EXERCISE:
Find the line containing "counters and latch" in the records below. Copy exactly that line and each one after it, ending at the line containing "bit_count <= COUNT_RST;", and nothing more.

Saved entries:
• • • • • • •

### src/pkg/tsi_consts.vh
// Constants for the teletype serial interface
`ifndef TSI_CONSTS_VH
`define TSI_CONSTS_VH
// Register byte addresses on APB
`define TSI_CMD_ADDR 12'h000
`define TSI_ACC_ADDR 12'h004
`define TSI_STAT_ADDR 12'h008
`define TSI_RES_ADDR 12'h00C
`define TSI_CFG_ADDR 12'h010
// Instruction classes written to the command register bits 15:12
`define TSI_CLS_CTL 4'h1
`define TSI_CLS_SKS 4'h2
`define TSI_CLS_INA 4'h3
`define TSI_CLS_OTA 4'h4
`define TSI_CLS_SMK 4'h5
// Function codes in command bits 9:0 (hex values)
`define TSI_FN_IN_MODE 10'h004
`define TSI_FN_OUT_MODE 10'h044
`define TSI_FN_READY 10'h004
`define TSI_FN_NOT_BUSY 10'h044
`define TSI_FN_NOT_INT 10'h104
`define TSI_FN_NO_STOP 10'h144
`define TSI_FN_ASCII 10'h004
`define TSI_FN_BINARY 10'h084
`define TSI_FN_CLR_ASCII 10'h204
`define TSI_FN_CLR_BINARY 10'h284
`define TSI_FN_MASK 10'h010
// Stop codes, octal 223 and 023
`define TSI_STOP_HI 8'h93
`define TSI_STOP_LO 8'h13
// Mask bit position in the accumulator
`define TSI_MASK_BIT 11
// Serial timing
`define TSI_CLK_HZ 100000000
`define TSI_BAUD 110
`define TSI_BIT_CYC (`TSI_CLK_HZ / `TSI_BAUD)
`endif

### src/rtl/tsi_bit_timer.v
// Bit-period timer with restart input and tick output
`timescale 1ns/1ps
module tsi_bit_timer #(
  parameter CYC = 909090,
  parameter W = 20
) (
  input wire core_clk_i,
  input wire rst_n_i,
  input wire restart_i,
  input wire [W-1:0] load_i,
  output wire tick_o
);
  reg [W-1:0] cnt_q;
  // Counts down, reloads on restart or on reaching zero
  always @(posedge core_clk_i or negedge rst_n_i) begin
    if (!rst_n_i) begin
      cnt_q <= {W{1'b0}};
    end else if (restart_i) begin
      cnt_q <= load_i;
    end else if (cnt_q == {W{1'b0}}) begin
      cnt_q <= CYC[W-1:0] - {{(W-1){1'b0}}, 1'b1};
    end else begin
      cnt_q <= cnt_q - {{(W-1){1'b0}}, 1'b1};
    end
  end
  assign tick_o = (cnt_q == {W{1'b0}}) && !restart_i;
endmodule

• • • • • • •

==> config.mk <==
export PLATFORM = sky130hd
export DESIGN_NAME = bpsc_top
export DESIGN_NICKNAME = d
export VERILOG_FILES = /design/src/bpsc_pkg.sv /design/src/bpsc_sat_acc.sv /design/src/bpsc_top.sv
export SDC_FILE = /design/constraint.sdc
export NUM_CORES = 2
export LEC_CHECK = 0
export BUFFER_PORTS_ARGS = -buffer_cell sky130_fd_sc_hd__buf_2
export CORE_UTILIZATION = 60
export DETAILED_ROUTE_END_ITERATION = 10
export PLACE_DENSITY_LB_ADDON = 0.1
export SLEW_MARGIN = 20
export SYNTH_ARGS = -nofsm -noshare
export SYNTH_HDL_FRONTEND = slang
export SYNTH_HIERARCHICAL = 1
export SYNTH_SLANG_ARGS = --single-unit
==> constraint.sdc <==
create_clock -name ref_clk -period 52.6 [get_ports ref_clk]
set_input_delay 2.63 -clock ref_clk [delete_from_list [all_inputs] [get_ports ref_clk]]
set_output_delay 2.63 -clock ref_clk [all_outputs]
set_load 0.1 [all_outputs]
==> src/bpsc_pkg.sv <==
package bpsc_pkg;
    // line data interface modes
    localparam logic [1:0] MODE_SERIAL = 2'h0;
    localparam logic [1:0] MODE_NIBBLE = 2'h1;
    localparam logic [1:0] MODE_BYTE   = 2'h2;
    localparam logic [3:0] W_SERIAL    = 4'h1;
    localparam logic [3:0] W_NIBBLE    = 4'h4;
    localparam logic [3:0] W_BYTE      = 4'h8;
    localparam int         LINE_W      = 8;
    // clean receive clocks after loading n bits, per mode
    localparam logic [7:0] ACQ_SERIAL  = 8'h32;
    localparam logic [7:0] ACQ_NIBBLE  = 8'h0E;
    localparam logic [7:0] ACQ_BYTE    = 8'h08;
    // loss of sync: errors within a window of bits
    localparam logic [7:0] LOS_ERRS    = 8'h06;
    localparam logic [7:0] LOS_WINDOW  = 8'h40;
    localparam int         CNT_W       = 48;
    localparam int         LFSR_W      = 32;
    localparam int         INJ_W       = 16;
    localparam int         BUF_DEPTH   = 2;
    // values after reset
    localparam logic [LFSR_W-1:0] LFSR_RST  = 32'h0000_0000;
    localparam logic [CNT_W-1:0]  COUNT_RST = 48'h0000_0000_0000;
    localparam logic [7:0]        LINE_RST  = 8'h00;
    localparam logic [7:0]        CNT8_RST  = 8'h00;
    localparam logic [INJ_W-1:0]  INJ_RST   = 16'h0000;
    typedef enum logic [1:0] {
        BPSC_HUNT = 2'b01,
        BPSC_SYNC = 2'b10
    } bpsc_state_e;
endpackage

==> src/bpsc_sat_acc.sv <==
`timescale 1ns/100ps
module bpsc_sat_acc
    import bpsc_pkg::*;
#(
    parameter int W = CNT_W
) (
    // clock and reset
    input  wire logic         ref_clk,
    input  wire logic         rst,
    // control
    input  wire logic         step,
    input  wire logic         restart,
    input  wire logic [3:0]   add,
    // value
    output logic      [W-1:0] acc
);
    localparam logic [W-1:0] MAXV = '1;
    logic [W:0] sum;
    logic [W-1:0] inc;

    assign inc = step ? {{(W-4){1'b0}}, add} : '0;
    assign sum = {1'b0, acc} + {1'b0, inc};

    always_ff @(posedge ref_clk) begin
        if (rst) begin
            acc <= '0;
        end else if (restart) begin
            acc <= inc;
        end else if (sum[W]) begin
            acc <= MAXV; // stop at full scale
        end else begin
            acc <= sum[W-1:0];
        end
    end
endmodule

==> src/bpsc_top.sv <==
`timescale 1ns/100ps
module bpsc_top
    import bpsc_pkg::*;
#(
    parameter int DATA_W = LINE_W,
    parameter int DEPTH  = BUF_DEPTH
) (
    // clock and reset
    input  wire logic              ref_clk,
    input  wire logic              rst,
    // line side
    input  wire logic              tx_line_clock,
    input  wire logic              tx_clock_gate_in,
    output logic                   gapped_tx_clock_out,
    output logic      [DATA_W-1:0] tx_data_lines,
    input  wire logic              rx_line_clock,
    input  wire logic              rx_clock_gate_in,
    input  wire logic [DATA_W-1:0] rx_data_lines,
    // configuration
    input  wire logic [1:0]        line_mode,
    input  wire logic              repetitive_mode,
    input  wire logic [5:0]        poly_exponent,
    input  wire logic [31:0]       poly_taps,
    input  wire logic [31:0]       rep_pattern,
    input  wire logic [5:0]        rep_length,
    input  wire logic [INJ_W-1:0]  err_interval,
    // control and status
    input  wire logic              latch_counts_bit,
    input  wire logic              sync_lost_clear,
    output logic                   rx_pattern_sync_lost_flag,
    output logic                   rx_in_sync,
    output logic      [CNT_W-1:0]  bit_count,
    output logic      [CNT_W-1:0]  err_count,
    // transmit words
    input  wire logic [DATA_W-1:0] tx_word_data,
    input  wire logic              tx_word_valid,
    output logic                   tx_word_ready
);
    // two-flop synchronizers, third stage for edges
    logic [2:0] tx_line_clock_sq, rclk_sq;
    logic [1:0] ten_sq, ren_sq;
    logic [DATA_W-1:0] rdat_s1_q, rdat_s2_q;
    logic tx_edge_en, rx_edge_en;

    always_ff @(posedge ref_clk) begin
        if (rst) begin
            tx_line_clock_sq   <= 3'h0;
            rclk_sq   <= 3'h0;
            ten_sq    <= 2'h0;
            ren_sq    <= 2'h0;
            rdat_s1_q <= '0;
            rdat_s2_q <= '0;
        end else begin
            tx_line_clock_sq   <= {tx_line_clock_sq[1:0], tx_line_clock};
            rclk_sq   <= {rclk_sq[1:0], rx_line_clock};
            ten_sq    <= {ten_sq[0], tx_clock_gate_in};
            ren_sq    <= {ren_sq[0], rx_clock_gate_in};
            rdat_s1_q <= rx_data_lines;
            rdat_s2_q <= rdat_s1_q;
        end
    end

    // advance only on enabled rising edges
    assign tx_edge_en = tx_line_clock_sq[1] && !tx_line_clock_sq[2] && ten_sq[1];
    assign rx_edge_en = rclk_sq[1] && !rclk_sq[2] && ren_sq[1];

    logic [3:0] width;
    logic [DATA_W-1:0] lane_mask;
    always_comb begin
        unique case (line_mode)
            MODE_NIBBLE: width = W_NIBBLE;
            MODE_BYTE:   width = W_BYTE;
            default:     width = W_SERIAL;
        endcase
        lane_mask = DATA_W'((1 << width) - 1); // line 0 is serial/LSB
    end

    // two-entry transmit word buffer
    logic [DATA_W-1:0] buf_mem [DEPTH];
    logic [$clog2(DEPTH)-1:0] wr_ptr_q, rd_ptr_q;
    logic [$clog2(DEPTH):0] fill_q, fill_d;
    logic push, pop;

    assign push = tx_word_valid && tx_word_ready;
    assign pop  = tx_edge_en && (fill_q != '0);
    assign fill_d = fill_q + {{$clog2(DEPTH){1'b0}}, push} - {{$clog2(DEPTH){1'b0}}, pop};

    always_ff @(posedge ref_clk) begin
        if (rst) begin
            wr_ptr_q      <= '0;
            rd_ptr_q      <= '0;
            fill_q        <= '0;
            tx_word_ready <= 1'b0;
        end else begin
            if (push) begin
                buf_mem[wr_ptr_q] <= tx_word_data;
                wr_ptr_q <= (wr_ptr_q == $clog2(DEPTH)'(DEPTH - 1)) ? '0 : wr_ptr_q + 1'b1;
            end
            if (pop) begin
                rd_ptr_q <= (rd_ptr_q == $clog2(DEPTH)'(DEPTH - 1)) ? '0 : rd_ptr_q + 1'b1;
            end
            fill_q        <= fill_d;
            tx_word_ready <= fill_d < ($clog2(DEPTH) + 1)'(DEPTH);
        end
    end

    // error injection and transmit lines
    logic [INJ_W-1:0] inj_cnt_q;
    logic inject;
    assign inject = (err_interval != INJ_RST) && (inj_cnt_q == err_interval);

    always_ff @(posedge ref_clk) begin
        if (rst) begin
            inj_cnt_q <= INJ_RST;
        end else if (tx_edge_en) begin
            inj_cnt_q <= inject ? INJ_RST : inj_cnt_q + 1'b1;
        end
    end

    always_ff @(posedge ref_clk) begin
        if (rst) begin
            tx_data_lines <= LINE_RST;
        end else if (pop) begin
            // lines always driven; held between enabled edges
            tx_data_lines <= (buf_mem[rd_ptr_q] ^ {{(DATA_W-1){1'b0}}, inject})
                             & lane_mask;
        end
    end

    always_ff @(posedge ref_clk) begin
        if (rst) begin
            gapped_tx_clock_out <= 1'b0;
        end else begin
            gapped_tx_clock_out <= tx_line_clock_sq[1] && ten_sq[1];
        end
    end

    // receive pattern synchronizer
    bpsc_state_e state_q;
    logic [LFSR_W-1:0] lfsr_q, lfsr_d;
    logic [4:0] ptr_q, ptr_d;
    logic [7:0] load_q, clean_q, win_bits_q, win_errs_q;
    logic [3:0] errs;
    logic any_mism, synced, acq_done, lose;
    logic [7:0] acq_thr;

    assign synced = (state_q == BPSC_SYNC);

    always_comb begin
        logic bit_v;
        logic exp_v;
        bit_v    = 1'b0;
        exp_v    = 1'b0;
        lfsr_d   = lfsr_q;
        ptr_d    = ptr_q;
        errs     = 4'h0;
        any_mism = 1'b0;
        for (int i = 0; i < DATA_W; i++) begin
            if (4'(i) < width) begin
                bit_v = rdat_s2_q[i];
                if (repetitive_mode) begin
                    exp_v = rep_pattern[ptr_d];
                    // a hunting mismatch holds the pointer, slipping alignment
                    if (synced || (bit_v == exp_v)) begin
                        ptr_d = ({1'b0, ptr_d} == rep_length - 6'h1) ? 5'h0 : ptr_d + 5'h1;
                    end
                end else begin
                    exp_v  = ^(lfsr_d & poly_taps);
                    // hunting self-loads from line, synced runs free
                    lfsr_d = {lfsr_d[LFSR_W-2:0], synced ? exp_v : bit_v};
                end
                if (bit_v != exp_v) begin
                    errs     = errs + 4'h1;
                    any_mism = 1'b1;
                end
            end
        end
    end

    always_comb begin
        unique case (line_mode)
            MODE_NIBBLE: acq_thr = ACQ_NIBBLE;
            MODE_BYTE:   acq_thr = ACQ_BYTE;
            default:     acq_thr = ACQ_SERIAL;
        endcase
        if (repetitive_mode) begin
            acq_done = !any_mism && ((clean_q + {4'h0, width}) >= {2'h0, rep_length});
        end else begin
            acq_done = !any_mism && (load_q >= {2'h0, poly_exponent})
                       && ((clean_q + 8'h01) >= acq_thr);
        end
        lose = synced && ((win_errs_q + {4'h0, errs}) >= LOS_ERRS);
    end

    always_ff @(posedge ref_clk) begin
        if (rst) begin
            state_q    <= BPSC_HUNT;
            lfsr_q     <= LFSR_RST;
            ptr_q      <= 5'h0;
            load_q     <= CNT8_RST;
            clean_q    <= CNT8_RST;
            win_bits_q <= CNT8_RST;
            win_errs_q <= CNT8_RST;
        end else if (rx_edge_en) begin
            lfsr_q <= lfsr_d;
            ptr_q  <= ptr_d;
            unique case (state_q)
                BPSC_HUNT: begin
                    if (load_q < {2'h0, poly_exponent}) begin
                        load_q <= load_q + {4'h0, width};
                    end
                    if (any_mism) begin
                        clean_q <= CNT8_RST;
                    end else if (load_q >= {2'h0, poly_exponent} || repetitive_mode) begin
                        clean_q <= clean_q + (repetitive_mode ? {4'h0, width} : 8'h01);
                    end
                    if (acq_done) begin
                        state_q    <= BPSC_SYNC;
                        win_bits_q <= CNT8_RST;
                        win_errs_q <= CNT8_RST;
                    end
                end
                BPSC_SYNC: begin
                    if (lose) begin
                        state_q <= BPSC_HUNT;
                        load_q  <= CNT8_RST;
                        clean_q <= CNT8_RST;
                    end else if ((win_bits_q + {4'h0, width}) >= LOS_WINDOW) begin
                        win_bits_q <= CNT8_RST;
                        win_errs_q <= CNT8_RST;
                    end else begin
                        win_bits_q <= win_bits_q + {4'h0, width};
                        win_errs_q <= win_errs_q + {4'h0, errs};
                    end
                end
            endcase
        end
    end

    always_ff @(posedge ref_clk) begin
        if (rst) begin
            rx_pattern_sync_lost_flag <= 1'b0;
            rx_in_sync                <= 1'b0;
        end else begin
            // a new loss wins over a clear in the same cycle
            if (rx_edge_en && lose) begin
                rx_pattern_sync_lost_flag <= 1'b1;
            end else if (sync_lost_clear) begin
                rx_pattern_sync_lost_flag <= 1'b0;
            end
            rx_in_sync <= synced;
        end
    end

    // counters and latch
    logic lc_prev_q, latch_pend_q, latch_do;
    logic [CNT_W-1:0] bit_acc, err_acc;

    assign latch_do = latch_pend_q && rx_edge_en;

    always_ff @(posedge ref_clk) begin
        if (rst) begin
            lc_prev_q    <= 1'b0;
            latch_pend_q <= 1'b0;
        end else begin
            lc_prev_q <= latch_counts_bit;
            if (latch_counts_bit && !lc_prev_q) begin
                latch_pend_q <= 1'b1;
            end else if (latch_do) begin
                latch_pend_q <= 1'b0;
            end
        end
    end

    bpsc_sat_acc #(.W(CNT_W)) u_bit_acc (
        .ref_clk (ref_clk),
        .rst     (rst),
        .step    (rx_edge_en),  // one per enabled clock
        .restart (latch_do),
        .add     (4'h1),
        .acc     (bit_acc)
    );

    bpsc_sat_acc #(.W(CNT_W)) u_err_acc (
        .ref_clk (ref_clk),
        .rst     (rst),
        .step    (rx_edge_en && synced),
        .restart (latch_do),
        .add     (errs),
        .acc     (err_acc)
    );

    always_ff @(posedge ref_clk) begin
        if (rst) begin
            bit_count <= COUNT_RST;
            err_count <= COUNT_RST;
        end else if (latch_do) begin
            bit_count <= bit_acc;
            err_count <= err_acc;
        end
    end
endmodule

• • • • • • •

EXPECTED OUTPUT:
    // counters and latch
    logic lc_prev_q, latch_pend_q, latch_do;
    logic [CNT_W-1:0] bit_acc, err_acc;

    assign latch_do = latch_pend_q && rx_edge_en;

    always_ff @(posedge ref_clk) begin
        if (rst) begin
            lc_prev_q    <= 1'b0;
            latch_pend_q <= 1'b0;
        end else begin
            lc_prev_q <= latch_counts_bit;
            if (latch_counts_bit && !lc_prev_q) begin
                latch_pend_q <= 1'b1;
            end else if (latch_do) begin
                latch_pend_q <= 1'b0;
            end
        end
    end

    bpsc_sat_acc #(.W(CNT_W)) u_bit_acc (
        .ref_clk (ref_clk),
        .rst     (rst),
        .step    (rx_edge_en),  // one per enabled clock
        .restart (latch_do),
        .add     (4'h1),
        .acc     (bit_acc)
    );

    bpsc_sat_acc #(.W(CNT_W)) u_err_acc (
        .ref_clk (ref_clk),
        .rst     (rst),
        .step    (rx_edge_en && synced),
        .restart (latch_do),
        .add     (errs),
        .acc     (err_acc)
    );

    always_ff @(posedge ref_clk) begin
        if (rst) begin
            bit_count <= COUNT_RST;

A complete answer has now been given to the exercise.